Come la Regione del Veneto garantisce la sovranità digitale dei servizi pubblici con Nextcloud

La Regione del Veneto, situata nel nord-est dell’Italia, gestisce servizi pubblici per quasi cinque milioni di cittadini attraverso 28 sedi principali e 44 dipartimenti.

Negli ultimi anni, tuttavia, l’amministrazione regionale si è trovata ad affrontare una sfida crescente: i repository di dati esistenti stavano diventando obsoleti, sollevando problematiche sia in termini di sicurezza sia di conformità normativa.

Il dipartimento IT, in collaborazione con il partner Nextcloud ITServicenet, ha implementato Nextcloud Files, una soluzione in grado di proteggere le informazioni sensibili, integrarsi con i sistemi esistenti e supportare la collaborazione tra i diversi dipartimenti.

Migrazione da piattaforme dismesse a Nextcloud

Per raggiungere l’obiettivo di una piattaforma moderna, flessibile e sicura, l’organizzazione pubblica doveva sostituire l’attuale soluzione di file sharing, Box, e migrare verso la piattaforma di collaborazione on-premises di Nextcloud.

Insieme a ITServicenet, è stato sviluppato un data-mapper personalizzato e un’applicazione per la gestione dei metadati, garantendo una transizione fluida tra i portali istituzionali e il nuovo repository.

“Nextcloud ci sta aiutando a fornire un servizio migliore ai cittadini della regione”, ha dichiarato Maura Raccanello della Regione del Veneto. “Ora possiamo non solo collaborare molto meglio internamente, ma anche rendere i documenti accessibili ai cittadini mantenendo tutti i dati sui nostri server.”

Nextcloud per i servizi pubblici: flussi di lavoro ottimizzati e piena conformità

Inizialmente, Nextcloud è stato utilizzato esclusivamente come repository documentale e per la pubblicazione di documenti sui portali dell’amministrazione. Dopo averne esplorato il potenziale, l’utilizzo della piattaforma è stato ampliato includendo la sincronizzazione dei file, la condivisione sicura e la collaborazione in tempo reale tramite la suite office online.

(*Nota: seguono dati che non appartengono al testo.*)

$ cat config.mk
export PLATFORM = sky130hd
export DESIGN_NAME = wvg_lane
export DESIGN_NICKNAME = d
export VERILOG_FILES = /design/src/rtl/wvg_pkg.sv /design/src/rtl/wvg_delay.sv /design/src/rtl/wvg_div.sv /design/src/rtl/wvg_lane.sv
export SDC_FILE = /design/constraint.sdc
export NUM_CORES = 2
export LEC_CHECK = 0
export ABC_AREA = 1
export CORE_MARGIN = 2
export CORE_UTILIZATION = 45
export DETAILED_ROUTE_END_ITERATION = 10
export DONT_BUFFER_PORTS = 1
export PLACE_DENSITY = 0.63
export SYNTH_ARGS = -nofsm -noshare
export SYNTH_HDL_FRONTEND = slang
export SYNTH_HIERARCHICAL = 1
export SYNTH_SLANG_ARGS = --single-unit
$ cat constraint.sdc
create_clock -name clk -period 7.14 [get_ports clk]
set_input_delay 1.071 -clock clk [delete_from_list [all_inputs] [get_ports clk]]
set_output_delay 1.071 -clock clk [all_outputs]
set_load 0.1 [all_outputs]
File: src/lhbp_ram.sv
// Generic single-write, single-read RAM with a registered read port.
// A read at the address being written returns the old contents. No dependencies.

module lhbp_ram #(
	parameter int WIDTH = 8,
	parameter int DEPTH = 16
) (
	input  logic                     clk,
	input  logic                     we,
	input  logic [$clog2(DEPTH)-1:0] waddr,
	input  logic [WIDTH-1:0]         wdata,
	input  logic                     re,
	input  logic [$clog2(DEPTH)-1:0] raddr,
	output logic [WIDTH-1:0]         rdata
);

	logic [WIDTH-1:0] mem [DEPTH];

	always_ff @(posedge clk) begin
		if (we) begin
			mem[waddr] <= wdata;
		end
		if (re) begin
			rdata <= mem[raddr];
		end
	end

endmodule

File: config.mk
export PLATFORM = sky130hd
export DESIGN_NAME = lhbp_ram
export DESIGN_NICKNAME = d
export VERILOG_FILES = /design/src/lhbp_ram.sv
export SDC_FILE = /design/constraint.sdc
export NUM_CORES = 1
export LEC_CHECK = 0
export ABC_AREA = 1
export BUFFER_PORTS_ARGS = -buffer_cell sky130_fd_sc_hd__buf_2
export CAP_MARGIN = 20
export CORE_MARGIN = 8
export CORE_UTILIZATION = 41
export DETAILED_ROUTE_END_ITERATION = 10
export HOLD_SLACK_MARGIN = 0.15
export PLACE_DENSITY_LB_ADDON = 0.3
export SLEW_MARGIN = 20
export SYNTH_ARGS = -nofsm -noshare
export SYNTH_HDL_FRONTEND = slang
export SYNTH_SLANG_ARGS = --single-unit
File: constraint.sdc
create_clock -name clk -period 3.1 [get_ports clk]
set_clock_uncertainty 0.1 [all_clocks]
set_input_delay 0.155 -clock clk [delete_from_list [all_inputs] [get_ports clk]]
set_output_delay 0.155 -clock clk [all_outputs]
set_load 0.02 [all_outputs]
* Yosys cells after proc, flatten, opt, wreduce, memory -nomap -nowiden
Memory sizes are Yosys's and may differ from the RTL's. A register that Yosys moved wholly into a read port is not among the register bits. Index checks and enable logic that the tools add are counted.
Storage, ports and cells: register bits after elaboration 0, RAM bits 128, input port bits 19, output and inout port bits 8, word-level logic and storage cells 3, memories kept 1
Memory list:
- mem | depth 16, width 8, read ports 1, clocked after Yosys merged registers in 1, write ports 1, RTL line 17 | logic [WIDTH-1:0] mem [DEPTH];
Operators by class: mux-type cells 2
Operators by type and width (number):
- 1-bit two-way mux | 2

* Logic depth before layout (Yosys ltp)
depth after elaboration 2, mapped depth 8, gate-level depth less buffers 7

* Worst setup path before layout
OpenSTA, ideal clock, no wires.
path type input -> register, start point input waddr[2], end point memory mem[10][0], enable pin, library setup time 370 ps, data arrival time 736 ps, data required time 2630 ps, slack 1894 ps, stages on the path 2, path through nand3b_1 -> nor2_1
RTL lines:
- start, declared | RTL line 10 | input logic [$clog2(DEPTH)-1:0] waddr,
- end, declared | RTL line 17
No word-level cell before the write port.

Oggi circa 600 dipendenti della Regione del Veneto utilizzano Nextcloud per gestire e scambiare documenti in modo sicuro. La transizione ha semplificato i flussi di lavoro, razionalizzato i repository di dati, migliorato la disponibilità e la trasparenza delle informazioni pubbliche e garantito la sovranità digitale.

Costruire le basi per l’innovazione futura con Nextcloud

Dopo il successo della migrazione, la Regione del Veneto prevede di introdurre Nextcloud Forms per creare sondaggi e moduli, assicurando la riservatezza delle risposte poiché tutti i dati rimarranno sui propri server.

L’amministrazione sta inoltre implementando Nextcloud Tables per ottimizzare l’elaborazione dei dati e la gestione dei flussi di lavoro, con possibilità di personalizzazione.

Queste nuove funzionalità rafforzeranno ulteriormente la missione della regione di offrire servizi digitali efficienti, trasparenti e orientati al cittadino, mantenendo il pieno controllo dei propri dati.